_Task goal:_ A single number is the whole answer: how many lines in this listing contain "config".

_Record extracts:_
════════
Background: an optimization exercise with open tools, aiming at small area. Do not read the settings as production practice. The RTL was checked by simulation tests, not by an equivalence proof against the original design. Power is estimated from default activity; no workload was simulated.

## rcl57_scan_engine
module rcl57_scan_engine (
    input  wire        clk,
    input  wire        rst,           
    input  wire        tick,          
    input  wire        host_we,       
    input  wire [7:0]  host_addr,
    input  wire [7:0]  host_wdata,
    output reg  [7:0]  host_rdata,    
    input  wire [4:0]  col_in,        
    output reg  [7:0]  seg_en,        
    output wire [15:0] drv_sr,        
    output wire [15:0] drv_out,       
    output reg         ddl,           
    output wire        trate          
);
==> flow/config.mk <==
export PLATFORM = sky130hd
export DESIGN_NAME = rcl57_scan_engine
export DESIGN_NICKNAME = rcl57_scan_engine
export VERILOG_FILES = /design/flow/design.v
export SDC_FILE = /design/flow/constraint.sdc
export NUM_CORES = 4
export LEC_CHECK = 0
export CAP_MARGIN = 20
export CORE_MARGIN = 2
export CORE_UTILIZATION = 45
export PLACE_DENSITY = 0.6
export SLEW_MARGIN = 20
==> flow/constraint.sdc <==
create_clock -name core_clock -period 10.0 [get_ports {clk}]
set_input_delay 2.0000 -clock core_clock [delete_from_list [all_inputs] [get_ports {clk}]]
set_output_delay 2.0000 -clock core_clock [all_outputs]
set_load 0.01 [all_outputs]
standard.sh (not shown) runs the stock make flow with config.mk's settings and CLKGATE_MAP_FILE= SYNTH_SCRIPT=/design/flow/synth_recipe.tcl, a recipe that flattens the netlist after the stock synthesis.
==> flow/flow/run.sh <==
#!/bin/bash
# Own flow: the standard layout (standard.sh, ORFS from synthesis to the final layout),
# with one change: Yosys's technology mapping runs ABC with an area-oriented script
# (flow/abc.script) instead of ORFS's. Everything else, registers and their names included,
# is the standard synthesis: ORFS's synth.tcl under synth_recipe.tcl.
# The ports get buf_1 buffers, and the clock tree is built of clkbuf_8 without dummy loads.
set -euo pipefail
W=$(pwd)
[[ -f "$W/standard.sh" && -f "$W/synth_recipe.tcl" ]]

# ORFS's synth.tcl with only its abc script replaced
sed 's|^  log_cmd abc {\*}\$abc_args$|  log_cmd abc {*}[lreplace $abc_args 1 1 $::env(OWN_ABC_SCRIPT)]|' \
    "$FLOW_HOME/scripts/synth.tcl" > "$W/own_synth_core.tcl"
grep -q 'OWN_ABC_SCRIPT' "$W/own_synth_core.tcl"
# The standard flow's synthesis script, sourcing that copy
sed 's|^source \$::env(SCRIPTS_DIR)/synth.tcl$|source $::env(OWN_SYNTH_CORE)|' \
    "$W/synth_recipe.tcl" > "$W/own_synth.tcl"
grep -q 'OWN_SYNTH_CORE' "$W/own_synth.tcl"

export OWN_ABC_SCRIPT="$W/flow/abc.script"
export OWN_SYNTH_CORE="$W/own_synth_core.tcl"
bash "$W/standard.sh" SYNTH_SCRIPT="$W/own_synth.tcl" \
    "BUFFER_PORTS_ARGS=-buffer_cell sky130_fd_sc_hd__buf_1" \
    "CTS_ARGS=-sink_clustering_enable -repair_clock_nets -buf_list sky130_fd_sc_hd__clkbuf_8 -sink_clustering_size 15 -sink_clustering_max_diameter 50 -dont_use_dummy_load" \
    finish > "$W/standard_flow.log" 2>&1
==> flow/flow/abc.script <==
strash
&get -n
&deepsyn -T 200
&put
dch
map -a
topo
Change:
- CORE_UTILIZATION: 45 -> 60
- GPL_TIMING_DRIVEN: not set -> 0
- PLACE_DENSITY: 0.6 -> 0.7
=> The changed run went through all stages and came out clean. Via count is about the same. Hold slack is about the same. First-iteration DRC count rose by 10%. Synthesized cell count stays the same. Global-route usage rose by 5.8 points. Sequential power stays flat. Die area fell by 25%. Worst setup slack got worse by 0.97 ns.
════════
_Exercise response:_ 2